The role of the
Na(+)/H(+) exchanger in
ischemia, reperfusion, and preconditioning was investigated in isolated perfused rat hearts. Contractile function, [Na(+)](i), and pH(i) were measured; ischemic damage was assessed by the recovery of developed pressure (DP) on reperfusion. After 30 minutes of
ischemia, DP recovered to only 14+/-4% of preischemic control. In contrast, after preconditioning (3x5-minute periods of
ischemia) followed by 30 minutes of
ischemia, DP recovered to 75+/-4%. Hearts treated with the Na(+)/H(+) exchange inhibitor
5-(N-methyl-N-isobutyl)amiloride (MIA) also showed an enhanced recovery after
ischemia (DP 62+/-9%). Treatment with a low concentration of
tetrodotoxin (TTX, 100 nmol/L), which blocks the persistent component of the Na(+) current, had a small beneficial effect on recovery (DP 37+/-8%). Thirty minutes of
ischemia caused a small [Na(+)](i) rise (3.2+/-0.9 mmol/L); reperfusion resulted in a further [Na(+)](i) increase (+11.9+/-2.5 mmol/L), which partially recovered over 30 minutes.

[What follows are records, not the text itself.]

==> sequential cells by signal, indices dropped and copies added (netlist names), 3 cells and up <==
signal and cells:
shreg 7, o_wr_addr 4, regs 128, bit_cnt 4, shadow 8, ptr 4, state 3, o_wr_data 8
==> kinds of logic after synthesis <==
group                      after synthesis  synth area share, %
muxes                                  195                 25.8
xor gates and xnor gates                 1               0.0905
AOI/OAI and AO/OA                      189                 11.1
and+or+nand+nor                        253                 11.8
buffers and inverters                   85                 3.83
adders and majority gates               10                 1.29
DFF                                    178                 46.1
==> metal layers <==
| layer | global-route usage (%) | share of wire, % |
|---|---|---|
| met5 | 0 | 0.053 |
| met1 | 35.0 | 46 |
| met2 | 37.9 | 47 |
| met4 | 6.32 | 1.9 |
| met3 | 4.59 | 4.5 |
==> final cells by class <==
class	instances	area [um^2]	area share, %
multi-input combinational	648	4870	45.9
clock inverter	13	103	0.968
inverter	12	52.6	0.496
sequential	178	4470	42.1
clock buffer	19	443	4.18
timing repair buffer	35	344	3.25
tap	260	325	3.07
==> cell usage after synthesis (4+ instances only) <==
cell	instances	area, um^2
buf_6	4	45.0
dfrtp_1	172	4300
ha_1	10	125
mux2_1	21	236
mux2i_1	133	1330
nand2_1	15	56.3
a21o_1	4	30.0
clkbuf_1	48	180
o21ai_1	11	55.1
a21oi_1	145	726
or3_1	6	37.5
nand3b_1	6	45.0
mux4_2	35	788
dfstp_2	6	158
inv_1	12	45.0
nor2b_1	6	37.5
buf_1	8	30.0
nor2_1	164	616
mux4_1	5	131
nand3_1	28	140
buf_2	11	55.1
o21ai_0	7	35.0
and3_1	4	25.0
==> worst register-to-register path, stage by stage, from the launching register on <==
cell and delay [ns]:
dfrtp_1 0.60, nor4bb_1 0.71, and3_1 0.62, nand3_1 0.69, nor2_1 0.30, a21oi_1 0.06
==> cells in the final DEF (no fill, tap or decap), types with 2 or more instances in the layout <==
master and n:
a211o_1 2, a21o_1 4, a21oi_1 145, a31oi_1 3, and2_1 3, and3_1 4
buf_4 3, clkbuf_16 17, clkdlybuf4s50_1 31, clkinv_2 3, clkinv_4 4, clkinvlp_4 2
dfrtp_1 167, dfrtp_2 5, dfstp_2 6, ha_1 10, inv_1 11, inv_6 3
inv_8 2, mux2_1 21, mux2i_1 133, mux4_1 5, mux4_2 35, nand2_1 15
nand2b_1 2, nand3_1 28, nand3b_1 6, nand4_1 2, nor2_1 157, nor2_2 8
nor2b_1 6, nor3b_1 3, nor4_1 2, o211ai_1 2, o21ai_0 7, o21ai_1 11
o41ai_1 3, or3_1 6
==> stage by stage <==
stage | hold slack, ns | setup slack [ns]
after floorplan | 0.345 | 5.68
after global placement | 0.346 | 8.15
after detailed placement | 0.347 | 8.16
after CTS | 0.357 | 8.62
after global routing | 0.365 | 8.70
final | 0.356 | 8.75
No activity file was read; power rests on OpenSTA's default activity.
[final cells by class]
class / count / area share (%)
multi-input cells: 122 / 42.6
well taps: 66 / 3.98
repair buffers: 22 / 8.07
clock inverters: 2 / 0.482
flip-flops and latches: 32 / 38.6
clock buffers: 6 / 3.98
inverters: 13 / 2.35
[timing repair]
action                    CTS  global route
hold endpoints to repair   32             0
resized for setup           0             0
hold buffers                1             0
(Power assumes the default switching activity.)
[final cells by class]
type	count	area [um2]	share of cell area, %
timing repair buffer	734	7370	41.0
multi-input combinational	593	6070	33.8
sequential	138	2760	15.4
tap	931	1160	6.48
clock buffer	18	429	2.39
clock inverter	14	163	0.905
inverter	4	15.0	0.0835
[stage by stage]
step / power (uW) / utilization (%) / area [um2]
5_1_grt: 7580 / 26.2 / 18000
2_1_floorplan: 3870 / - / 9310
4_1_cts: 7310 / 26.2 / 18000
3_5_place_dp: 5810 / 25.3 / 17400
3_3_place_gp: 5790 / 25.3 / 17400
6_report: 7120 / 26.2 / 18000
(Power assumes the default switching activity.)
--- config.mk ---
export PLATFORM = sky130hd
export DESIGN_NAME = mux_scan_ctrl
export DESIGN_NICKNAME = d
export VERILOG_FILES = /design/src/rtl/mux_scan_ctrl.sv
export SDC_FILE = /design/constraint.sdc
export NUM_CORES = 1
export LEC_CHECK = 0
export ABC_CLOCK_PERIOD_IN_PS = 2000
export CORE_MARGIN = 8
export CORE_UTILIZATION = 55
export DETAILED_ROUTE_END_ITERATION = 6
export DONT_BUFFER_PORTS = 1
export PLACE_DENSITY_LB_ADDON = 0.2
export SETUP_SLACK_MARGIN = 0.1
export SLEW_MARGIN = 20
export SYNTH_ARGS = -nofsm -noshare
export SYNTH_HDL_FRONTEND = slang
export SYNTH_SLANG_ARGS = --single-unit
--- constraint.sdc ---
create_clock -name clk -period 2 [get_ports clk]
set_input_delay 0.1 -clock clk [delete_from_list [all_inputs] [get_ports clk]]
set_output_delay 0.1 -clock clk [all_outputs]
set_load 0.03 [all_outputs]
[src/rtl/memory_unit.sv]
// Memory pipeline stage: load extract, store buffering,
// cycle/instret counters and the MW writeback register.
module memory_unit
    import mem_pkg::*;
#(
    parameter int CSR_COUNTERS = 1
) (
    input  logic        clk_i,
    input  logic        reset_i,
    output logic        M_stall_o,
    input  logic        EM_nop_i,
    input  logic        EM_isLoad_i,
    input  logic        EM_isStore_i,
    input  logic        EM_isCSR_i,
    input  logic        EM_wbEnable_i,
    input  logic [4:0]  EM_rdId_i,
    input  logic [11:0] EM_csrId_i,
    input  logic [2:0]  EM_funct3_i,
    input  logic [31:0] EM_rs2_i,
    input  logic [31:0] EM_addr_i,
    input  logic [31:0] EM_Mdata_i,
    input  logic [31:0] EM_Eresult_i,
    output logic        DMemW_valid_o,
    output logic [31:0] DMemW_addr_o,
    output logic [31:0] DMemW_data_o,
    output logic [3:0]  DMemW_mask_o,
    input  logic        DMemW_ready_i,
    output logic        MW_wbEnable_o,
    output logic [4:0]  MW_rdId_o,
    output logic [31:0] MW_wbData_o,
    output logic        MW_retire_o
);

    logic        is_store;
    logic        is_load;
    logic [7:0]  ld_byte;
    logic [15:0] ld_half;
    logic [31:0] ld_data;
    logic [31:0] csr_data;
    logic [31:0] wb_data;
    logic [63:0] mcycle_q;
    logic [63:0] minstret_q;

    assign is_store = EM_isStore_i & ~EM_nop_i;
    assign is_load  = EM_isLoad_i & ~EM_nop_i;

    store_buffer u_sb (
        .clk_i   (clk_i),
        .reset_i (reset_i),
        .store_i (is_store),
        .load_i  (is_load),
        .addr_i  (EM_addr_i),
        .data_i  (store_data(EM_funct3_i, EM_rs2_i)),
        .mask_i  (store_mask(EM_funct3_i, EM_addr_i[1:0])),
        .ready_i (DMemW_ready_i),
        .stall_o (M_stall_o),
        .valid_o (DMemW_valid_o),
        .addr_o  (DMemW_addr_o),
        .data_o  (DMemW_data_o),
        .mask_o  (DMemW_mask_o)
    );

    // Select the addressed byte/half of the loaded word and extend it.
    always_comb begin
        ld_half = EM_addr_i[1] ? EM_Mdata_i[31:16] : EM_Mdata_i[15:0];
        case (EM_addr_i[1:0])
            2'b00:   ld_byte = EM_Mdata_i[7:0];
            2'b01:   ld_byte = EM_Mdata_i[15:8];
            2'b10:   ld_byte = EM_Mdata_i[23:16];
            default: ld_byte = EM_Mdata_i[31:24];
        endcase
        case (EM_funct3_i)
            F3_B:    ld_data = {{24{ld_byte[7]}}, ld_byte};
            F3_H:    ld_data = {{16{ld_half[15]}}, ld_half};
            F3_BU:   ld_data = {24'h0, ld_byte};
            F3_HU:   ld_data = {16'h0, ld_half};
            default: ld_data = EM_Mdata_i;
        endcase
    end

    // Counter read mux; values are those before this cycle's increment.
    always_comb begin
        csr_data = '0;
        if (CSR_COUNTERS != 0) begin
            case (EM_csrId_i)
                CSR_CYCLE,    CSR_MCYCLE:    csr_data = mcycle_q[31:0];
                CSR_CYCLEH,   CSR_MCYCLEH:   csr_data = mcycle_q[63:32];
                CSR_INSTRET,  CSR_MINSTRET:  csr_data = minstret_q[31:0];
                CSR_INSTRETH, CSR_MINSTRETH: csr_data = minstret_q[63:32];
                default:                     csr_data = '0;
            endcase
        end
    end

    // Writeback source priority: load, then CSR, then execute result.
    always_comb begin
        wb_data = EM_Eresult_i;
        if (is_load) begin
            wb_data = ld_data;
        end else if (EM_isCSR_i) begin
            wb_data = csr_data;
        end
    end

    // Free-running 64-bit counters; instret counts instructions leaving the stage.
    always_ff @(posedge clk_i or negedge reset_i) begin
        if (!reset_i) begin
            mcycle_q   <= '0;
            minstret_q <= '0;
        end else begin
            mcycle_q <= mcycle_q + 64'd1;
            if (!EM_nop_i && !M_stall_o) begin
                minstret_q <= minstret_q + 64'd1;
            end
        end
    end

    // MW pipeline register; a stall inserts a bubble downstream.
    always_ff @(posedge clk_i or negedge reset_i) begin
        if (!reset_i) begin
            MW_wbEnable_o <= 1'b0;
            MW_rdId_o     <= '0;
            MW_wbData_o   <= '0;
            MW_retire_o   <= 1'b0;
        end else begin
            MW_rdId_o   <= EM_rdId_i;
            MW_wbData_o <= wb_data;
            if (M_stall_o) begin
                MW_wbEnable_o <= 1'b0;
                MW_retire_o   <= 1'b0;
            end else begin
                MW_wbEnable_o <= EM_wbEnable_i & ~EM_nop_i
                               & (EM_rdId_i != 5'd0);
                MW_retire_o   <= ~EM_nop_i;
            end
        end
    end

endmodule
==> config.mk <==
export PLATFORM = sky130hd
export DESIGN_NAME = cla_4bit
export DESIGN_NICKNAME = d
export VERILOG_FILES = /design/src/rtl/cla_4bit.sv
export SDC_FILE = /design/constraint.sdc
export NUM_CORES = 1
export LEC_CHECK = 0
export ABC_AREA = 1
export CAP_MARGIN = 25
export CORE_AREA = 3 3 40 42
export DETAILED_ROUTE_END_ITERATION = 6
export DIE_AREA = 0 0 43 45
export REMOVE_ABC_BUFFERS = 1
export SETUP_SLACK_MARGIN = 0.1
export SKIP_CTS_REPAIR_TIMING = 1
export SYNTH_ARGS = -nofsm -noshare
export SYNTH_HDL_FRONTEND = slang
export SYNTH_SLANG_ARGS = --single-unit
==> constraint.sdc <==
create_clock -name clk -period 1.65 [get_ports clk]
set_clock_uncertainty 0.15 [all_clocks]
set_input_delay 0.33 -clock clk [delete_from_list [all_inputs] [get_ports clk]]
set_output_delay 0.33 -clock clk [all_outputs]
set_load 0.005 [all_outputs]
==> src/rtl/cla_4bit.sv <==
// Registered carry-lookahead adder: 4-bit groups with explicit two-level lookahead,
// plus a second-level lookahead over group generate/propagate when WIDTH > 4.
module cla_4bit #(
    parameter int WIDTH = 4,
    parameter int GROUP = 4
) (
    input  logic             clk,
    input  logic             rst_n,
    input  logic [WIDTH-1:0] a,
    input  logic [WIDTH-1:0] b,
    output logic [WIDTH-1:0] sum,
    output logic             cout
);
    localparam int NGRP = WIDTH / GROUP;

    logic [WIDTH-1:0] w_g;
    logic [WIDTH-1:0] w_p;
    logic [WIDTH-1:0] w_c;
    logic [WIDTH-1:0] w_s;
    logic [NGRP-1:0]  w_gg;
    logic [NGRP-1:0]  w_gp;
    logic [NGRP:0]    w_gc;
    logic             w_term;
    logic             w_cin;

    logic [WIDTH-1:0] r_sum;
    logic             r_cout;

    assign w_g   = a & b;
    assign w_p   = a ^ b;
    assign w_cin = 1'b0;

    for (genvar j = 0; j < NGRP; j++) begin : g_grp
        logic [3:0] w_gl;
        logic [3:0] w_pl;
        logic       w_c0;

        assign w_gl = w_g[GROUP*j +: GROUP];
        assign w_pl = w_p[GROUP*j +: GROUP];
        assign w_c0 = w_gc[j];

        // Each carry is a flat sum of products of the group carry-in; no ripple.
        assign w_c[GROUP*j]     = w_c0;
        assign w_c[GROUP*j + 1] = w_gl[0] | (w_pl[0] & w_c0);
        assign w_c[GROUP*j + 2] = w_gl[1] | (w_pl[1] & w_gl[0]) | (w_pl[1] & w_pl[0] & w_c0);
        assign w_c[GROUP*j + 3] = w_gl[2] | (w_pl[2] & w_gl[1]) | (w_pl[2] & w_pl[1] & w_gl[0])
                                | (w_pl[2] & w_pl[1] & w_pl[0] & w_c0);

        assign w_gg[j] = w_gl[3] | (w_pl[3] & w_gl[2]) | (w_pl[3] & w_pl[2] & w_gl[1])
                       | (w_pl[3] & w_pl[2] & w_pl[1] & w_gl[0]);
        assign w_gp[j] = &w_pl;
    end

    // Second-level lookahead: carry into group jj is OR over k<jj of G[k]&P[k+1..jj-1],
    // plus the all-propagate term on the constant carry-in.
    always_comb begin
        w_gc   = '0;
        w_term = 1'b0;
        w_gc[0] = w_cin;
        for (int jj = 1; jj <= NGRP; jj++) begin
            w_term = w_cin;
            for (int m = 0; m < jj; m++) begin
                w_term = w_term & w_gp[m];
            end
            w_gc[jj] = w_term;
            for (int k = 0; k < jj; k++) begin
                w_term = w_gg[k];
                for (int m = k + 1; m < jj; m++) begin
                    w_term = w_term & w_gp[m];
                end
                w_gc[jj] = w_gc[jj] | w_term;
            end
        end
    end

    assign w_s = w_p ^ w_c;

    always_ff @(posedge clk) begin
        if (!rst_n) begin
            r_sum  <= '0;
            r_cout <= 1'b0;
        end else begin
            r_sum  <= w_s;
            r_cout <= w_gc[NGRP];
        end
    end

    assign sum  = r_sum;
    assign cout = r_cout;

endmodule
<file path="src/rtl/radix8_booth_multiplier.sv">
// Pipelined signed N x N radix-8 Booth multiplier with a full 2N-bit registered product.
// Define BOOTH_PIPE_EN to register the partial products before the adder tree (latency 3 instead of 2).
module radix8_booth_multiplier #(
  parameter int N = 16
) (
  input  logic           clk,
  input  logic           rst,
  input  logic [N-1:0]   a,
  input  logic [N-1:0]   b,
  output logic [2*N-1:0] Prod
);

  localparam int W = 2 * N;
  localparam int K = (N + 2) / 3;

  logic [N-1:0]   a_r;
  logic [N-1:0]   b_r;
  logic [N+1:0]   a3_r;
  logic [N+1:0]   a3_s;
  logic [3*K:0]   bext_s;
  logic [W-1:0]   a1_ext_s;
  logic [W-1:0]   a3_ext_s;
  logic [W-1:0]   pp_s [K];
  logic [W-1:0]   pp_in_s [K];
  logic [W-1:0]   sum_s;

  // Map one 4-bit recoding window {b[3i+2],b[3i+1],b[3i],b[3i-1]} to its signed multiple of a.
  function automatic logic [W-1:0] booth_sel(
    input logic [3:0]   grp,
    input logic [W-1:0] a1,
    input logic [W-1:0] a3
  );
    logic [W-1:0] mag;
    logic         neg;
    mag = {W{1'b0}};
    neg = 1'b0;
    case (grp)
      4'b0000, 4'b1111: begin mag = {W{1'b0}};          neg = 1'b0; end
      4'b0001, 4'b0010: begin mag = a1;                 neg = 1'b0; end
      4'b0011, 4'b0100: begin mag = {a1[W-2:0], 1'b0};  neg = 1'b0; end
      4'b0101, 4'b0110: begin mag = a3;                 neg = 1'b0; end
      4'b0111:          begin mag = {a1[W-3:0], 2'b00}; neg = 1'b0; end
      4'b1000:          begin mag = {a1[W-3:0], 2'b00}; neg = 1'b1; end
      4'b1001, 4'b1010: begin mag = a3;                 neg = 1'b1; end
      4'b1011, 4'b1100: begin mag = {a1[W-2:0], 1'b0};  neg = 1'b1; end
      4'b1101, 4'b1110: begin mag = a1;                 neg = 1'b1; end
      default:          begin mag = {W{1'b0}};          neg = 1'b0; end
    endcase
    if (neg) begin
      return ~mag + {{(W-1){1'b0}}, 1'b1};
    end else begin
      return mag;
    end
  endfunction

  // The hard multiple 3a is formed before the operand register so stage 2 only selects.
  always_comb begin
    a3_s = {a[N-1], a[N-1], a} + {a[N-1], a, 1'b0};
  end

  // Stage 1: operand capture.
  always_ff @(posedge clk) begin
    if (rst) begin
      a_r  <= {N{1'b0}};
      b_r  <= {N{1'b0}};
      a3_r <= {(N+2){1'b0}};
    end else begin
      a_r  <= a;
      b_r  <= b;
      a3_r <= a3_s;
    end
  end

  // Sign-extend b to 3K bits and append the implicit b[-1] = 0.
  always_comb begin
    bext_s    = {(3*K+1){1'b0}};
    bext_s[0] = 1'b0;
    for (int j = 0; j < 3*K; j++) begin
      bext_s[j+1] = b_r[(j < N) ? j : (N-1)];
    end
  end

  // Partial products, each already sign-extended to 2N bits and weighted by 8^i.
  always_comb begin
    a1_ext_s = {{(W-N){a_r[N-1]}}, a_r};
    a3_ext_s = {{(W-N-2){a3_r[N+1]}}, a3_r};
    for (int i = 0; i < K; i++) begin
      pp_s[i] = booth_sel(bext_s[3*i +: 4], a1_ext_s, a3_ext_s) << (3*i);
    end
  end

`ifdef BOOTH_PIPE_EN
  logic [W-1:0] pp_r [K];

  // Optional register between partial-product generation and the adder tree.
  always_ff @(posedge clk) begin
    if (rst) begin
      for (int i = 0; i < K; i++) begin
        pp_r[i] <= {W{1'b0}};
      end
    end else begin
      for (int i = 0; i < K; i++) begin
        pp_r[i] <= pp_s[i];
      end
    end
  end

  // Adder tree input taken from the extra pipeline register.
  always_comb begin
    for (int i = 0; i < K; i++) begin
      pp_in_s[i] = pp_r[i];
    end
  end
`else
  // Adder tree input taken directly from partial-product generation.
  always_comb begin
    for (int i = 0; i < K; i++) begin
      pp_in_s[i] = pp_s[i];
    end
  end
`endif

  // Sum at full 2N-bit width; wrap-around beyond 2N bits is the intended truncation.
  always_comb begin
    sum_s = {W{1'b0}};
    for (int i = 0; i < K; i++) begin
      sum_s = sum_s + pp_in_s[i];
    end
  end

  // Product register.
  always_ff @(posedge clk) begin
    if (rst) begin
      Prod <= {W{1'b0}};
    end else begin
      Prod <= sum_s;
    end
  end

endmodule

</file>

Preconditioning did not change the [Na(+)](i) rise during
ischemia but abolished the large [Na(+)](i) rise on reperfusion, and [Na(+)](i) instead fell (-3.6+/-1.3 mmol/L). In the presence of MIA, the [Na(+)](i) rise was unchanged from
ischemia only; on reperfusion, [Na(+)](i) fell (-3.7+/-0.9 mmol/L), similar to the preconditioned hearts. TTX abolished the [Na(+)](i) rise during
ischemia (+0.3+/-0.7 mmol/L), and the increase on reperfusion was similar to
ischemia only. We conclude that the rise of [Na(+)](i) during
ischemia is caused by Na(+) entry through persistent Na(+) channels. The rise of [Na(+)](i) on reperfusion is caused by activation of the
Na(+)/H(+) exchanger and is blocked by MIA and by preconditioning. It is known that the
Na(+)/H(+) exchanger is inhibited during
ischemia; the present result suggests that this inhibition is prolonged into the early part of reperfusion by preconditioning. To test this hypothesis, we measured the time course of pH(i) recovery after
ischemia and preconditioning. Preconditioning slowed the rate of pH(i) recovery after
ischemia, providing further support for the hypothesis that preconditioning inhibits the
Na(+)/H(+) exchanger during early reperfusion. This inhibition of the
Na(+)/H(+) exchanger during reperfusion prevents Na(+) entry, and therefore Ca(2+) loading, and is part of the protective pathway involved in preconditioning.